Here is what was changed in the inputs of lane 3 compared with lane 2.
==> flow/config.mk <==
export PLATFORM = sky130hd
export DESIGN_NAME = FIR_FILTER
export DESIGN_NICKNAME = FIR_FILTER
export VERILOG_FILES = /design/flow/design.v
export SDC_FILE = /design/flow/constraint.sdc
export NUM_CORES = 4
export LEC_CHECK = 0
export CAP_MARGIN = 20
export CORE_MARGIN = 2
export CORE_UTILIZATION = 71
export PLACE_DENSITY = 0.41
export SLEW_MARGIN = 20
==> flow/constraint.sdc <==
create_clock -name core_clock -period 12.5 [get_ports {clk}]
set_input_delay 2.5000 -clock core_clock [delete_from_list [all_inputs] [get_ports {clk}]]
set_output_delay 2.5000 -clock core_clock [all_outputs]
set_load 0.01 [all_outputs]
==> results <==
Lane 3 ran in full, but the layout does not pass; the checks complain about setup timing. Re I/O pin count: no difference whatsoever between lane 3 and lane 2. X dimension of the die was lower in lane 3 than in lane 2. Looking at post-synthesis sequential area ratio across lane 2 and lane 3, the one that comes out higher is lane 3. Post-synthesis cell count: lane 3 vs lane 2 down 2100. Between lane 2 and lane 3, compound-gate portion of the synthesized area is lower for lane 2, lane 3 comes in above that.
==> run G <==
Design ram_tester, start of the top module:
module ram_tester
#(
     parameter AXI_ID           = 0
)
(
     input          clk_i
    ,input          rst_i
    ,input          cfg_awvalid_i
    ,input  [31:0]  cfg_awaddr_i
    ,input          cfg_wvalid_i
    ,input  [31:0]  cfg_wdata_i
    ,input  [3:0]   cfg_wstrb_i
    ,input          cfg_bready_i
    ,input          cfg_arvalid_i
    ,input  [31:0]  cfg_araddr_i
    ,input          cfg_rready_i
    ,input          outport_awready_i
    ,input          outport_wready_i
    ,input          outport_bvalid_i
    ,input  [1:0]   outport_bresp_i
    ,input  [3:0]   outport_bid_i
    ,input          outport_arready_i
    ,input          outport_rvalid_i
    ,input  [31:0]  outport_rdata_i
    ,input  [1:0]   outport_rresp_i
    ,input  [3:0]   outport_rid_i
    ,input          outport_rlast_i
    ,output         cfg_awready_o
    ,output         cfg_wready_o
    ,output         cfg_bvalid_o
    ,output [1:0]   cfg_bresp_o
    ,output         cfg_arready_o
    ,output         cfg_rvalid_o
    ,output [31:0]  cfg_rdata_o
    ,output [1:0]   cfg_rresp_o
    ,output         outport_awvalid_o
    ,output [31:0]  outport_awaddr_o
    ,output [3:0]   outport_awid_o
    ,output [7:0]   outport_awlen_o
    ,output [1:0]   outport_awburst_o
    ,output         outport_wvalid_o
    ,output [31:0]  outport_wdata_o
    ,output [3:0]   outport_wstrb_o
    ,output         outport_wlast_o
    ,output         outport_bready_o
    ,output         outport_arvalid_o
    ,output [31:0]  outport_araddr_o
    ,output [3:0]   outport_arid_o
    ,output [7:0]   outport_arlen_o
    ,output [1:0]   outport_arburst_o
    ,output         outport_rready_o
);
clock: 5.74 ns
lec_check: 0
cap_margin: 20
cell_pad_in_sites_global_placement: 0
core_margin: 2
core_utilization: 70
cts_cluster_diameter: 73
min_routing_layer: met1
slew_margin: 10
tns_end_percent: 75
run.sh (not shown) runs the stock make flow with config.mk's settings and CLKGATE_MAP_FILE=.
==> run Z: changes against run G <==
CELL_PAD_IN_SITES_GLOBAL_PLACEMENT = unset   (was 0)
CORE_UTILIZATION = 57   (was 70)
CTS_CLUSTER_DIAMETER = unset   (was 73)
MIN_ROUTING_LAYER = unset   (was met1)
SLEW_MARGIN = 20   (was 10)
TNS_END_PERCENT = unset   (was 75)
==> flow/constraint.sdc (replaced) <==
create_clock -name core_clock -period 5.32 [get_ports {clk_i}]
set_input_delay 1.0640 -clock core_clock [delete_from_list [all_inputs] [get_ports {clk_i}]]
set_output_delay 1.0640 -clock core_clock [all_outputs]
set_load 0.01 [all_outputs]
==> results <==
- Against run G, the clock-buffer cell count of run Z is higher by 21.
- Run Z finished but fails on setup timing. Run G finished but fails on setup timing.
- Flip-flop count is the same in run G and run Z.
- In run Z the non-clock buffer count is higher than in run G, by 38.
- Between run G and run Z, the lower fmax is in run G (gap about 0.53%, measured against run Z).
- Between run Z and run G, the lower combinational power is in run G (gap about 9%, measured against run G).
- In run Z the setup slack is worse than in run G, by 0.39 ns.
- Of run G and run Z, run G has the higher critical path depth (gap 1).
- In run Z the cell count is higher than in run G, by about 4.6%.
- In run Z the sequential power is larger than in run G, by about 6%.
- Synthesized area is the same in run Z and run G.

###

— Work required —
When you transcribe the records above, keep every line exactly the same.

— Answer to this problem —
Here is what was changed in the inputs of lane 3 compared with lane 2.
==> flow/config.mk <==
export PLATFORM = sky130hd
export DESIGN_NAME = FIR_FILTER
export DESIGN_NICKNAME = FIR_FILTER
export VERILOG_FILES = /design/flow/design.v
export SDC_FILE = /design/flow/constraint.sdc
export NUM_CORES = 4
export LEC_CHECK = 0
export CAP_MARGIN = 20
export CORE_MARGIN = 2
export CORE_UTILIZATION = 71
export PLACE_DENSITY = 0.41
export SLEW_MARGIN = 20
==> flow/constraint.sdc <==
create_clock -name core_clock -period 12.5 [get_ports {clk}]
set_input_delay 2.5000 -clock core_clock [delete_from_list [all_inputs] [get_ports {clk}]]
set_output_delay 2.5000 -clock core_clock [all_outputs]
set_load 0.01 [all_outputs]
==> results <==
Lane 3 ran in full, but the layout does not pass; the checks complain about setup timing. Re I/O pin count: no difference whatsoever between lane 3 and lane 2. X dimension of the die was lower in lane 3 than in lane 2. Looking at post-synthesis sequential area ratio across lane 2 and lane 3, the one that comes out higher is lane 3. Post-synthesis cell count: lane 3 vs lane 2 down 2100. Between lane 2 and lane 3, compound-gate portion of the synthesized area is lower for lane 2, lane 3 comes in above that.
==> run G <==
Design ram_tester, start of the top module:
module ram_tester
#(
     parameter AXI_ID           = 0
)
(
     input          clk_i
    ,input          rst_i
    ,input          cfg_awvalid_i
    ,input  [31:0]  cfg_awaddr_i
    ,input          cfg_wvalid_i
    ,input  [31:0]  cfg_wdata_i
    ,input  [3:0]   cfg_wstrb_i
    ,input          cfg_bready_i
    ,input          cfg_arvalid_i
    ,input  [31:0]  cfg_araddr_i
    ,input          cfg_rready_i
    ,input          outport_awready_i
    ,input          outport_wready_i
    ,input          outport_bvalid_i
    ,input  [1:0]   outport_bresp_i
    ,input  [3:0]   outport_bid_i
    ,input          outport_arready_i
    ,input          outport_rvalid_i
    ,input  [31:0]  outport_rdata_i
    ,input  [1:0]   outport_rresp_i
    ,input  [3:0]   outport_rid_i
    ,input          outport_rlast_i
    ,output         cfg_awready_o
    ,output         cfg_wready_o
    ,output         cfg_bvalid_o
    ,output [1:0]   cfg_bresp_o
    ,output         cfg_arready_o
    ,output         cfg_rvalid_o
    ,output [31:0]  cfg_rdata_o
    ,output [1:0]   cfg_rresp_o
    ,output         outport_awvalid_o
    ,output [31:0]  outport_awaddr_o
    ,output [3:0]   outport_awid_o
    ,output [7:0]   outport_awlen_o
    ,output [1:0]   outport_awburst_o
    ,output         outport_wvalid_o
    ,output [31:0]  outport_wdata_o
    ,output [3:0]   outport_wstrb_o
    ,output         outport_wlast_o
    ,output         outport_bready_o
    ,output         outport_arvalid_o
    ,output [31:0]  outport_araddr_o
    ,output [3:0]   outport_arid_o
    ,output [7:0]   outport_arlen_o
    ,output [1:0]   outport_arburst_o
    ,output         outport_rready_o
);
clock: 5.74 ns
lec_check: 0
cap_margin: 20
cell_pad_in_sites_global_placement: 0
core_margin: 2
core_utilization: 70
cts_cluster_diameter: 73
min_routing_layer: met1
slew_margin: 10
tns_end_percent: 75
run.sh (not shown) runs the stock make flow with config.mk's settings and CLKGATE_MAP_FILE=.
==> run Z: changes against run G <==
CELL_PAD_IN_SITES_GLOBAL_PLACEMENT = unset   (was 0)
CORE_UTILIZATION = 57   (was 70)
CTS_CLUSTER_DIAMETER = unset   (was 73)
MIN_ROUTING_LAYER = unset   (was met1)
SLEW_MARGIN = 20   (was 10)
TNS_END_PERCENT = unset   (was 75)
==> flow/constraint.sdc (replaced) <==
create_clock -name core_clock -period 5.32 [get_ports {clk_i}]
set_input_delay 1.0640 -clock core_clock [delete_from_list [all_inputs] [get_ports {clk_i}]]
set_output_delay 1.0640 -clock core_clock [all_outputs]
set_load 0.01 [all_outputs]
==> results <==
- Against run G, the clock-buffer cell count of run Z is higher by 21.
- Run Z finished but fails on setup timing. Run G finished but fails on setup timing.
- Flip-flop count is the same in run G and run Z.
- In run Z the non-clock buffer count is higher than in run G, by 38.
- Between run G and run Z, the lower fmax is in run G (gap about 0.53%, measured against run Z).
- Between run Z and run G, the lower combinational power is in run G (gap about 9%, measured against run G).
- In run Z the setup slack is worse than in run G, by 0.39 ns.
- Of run G and run Z, run G has the higher critical path depth (gap 1).
- In run Z the cell count is higher than in run G, by about 4.6%.
- In run Z the sequential power is larger than in run G, by about 6%.
- Synthesized area is the same in run Z and run G.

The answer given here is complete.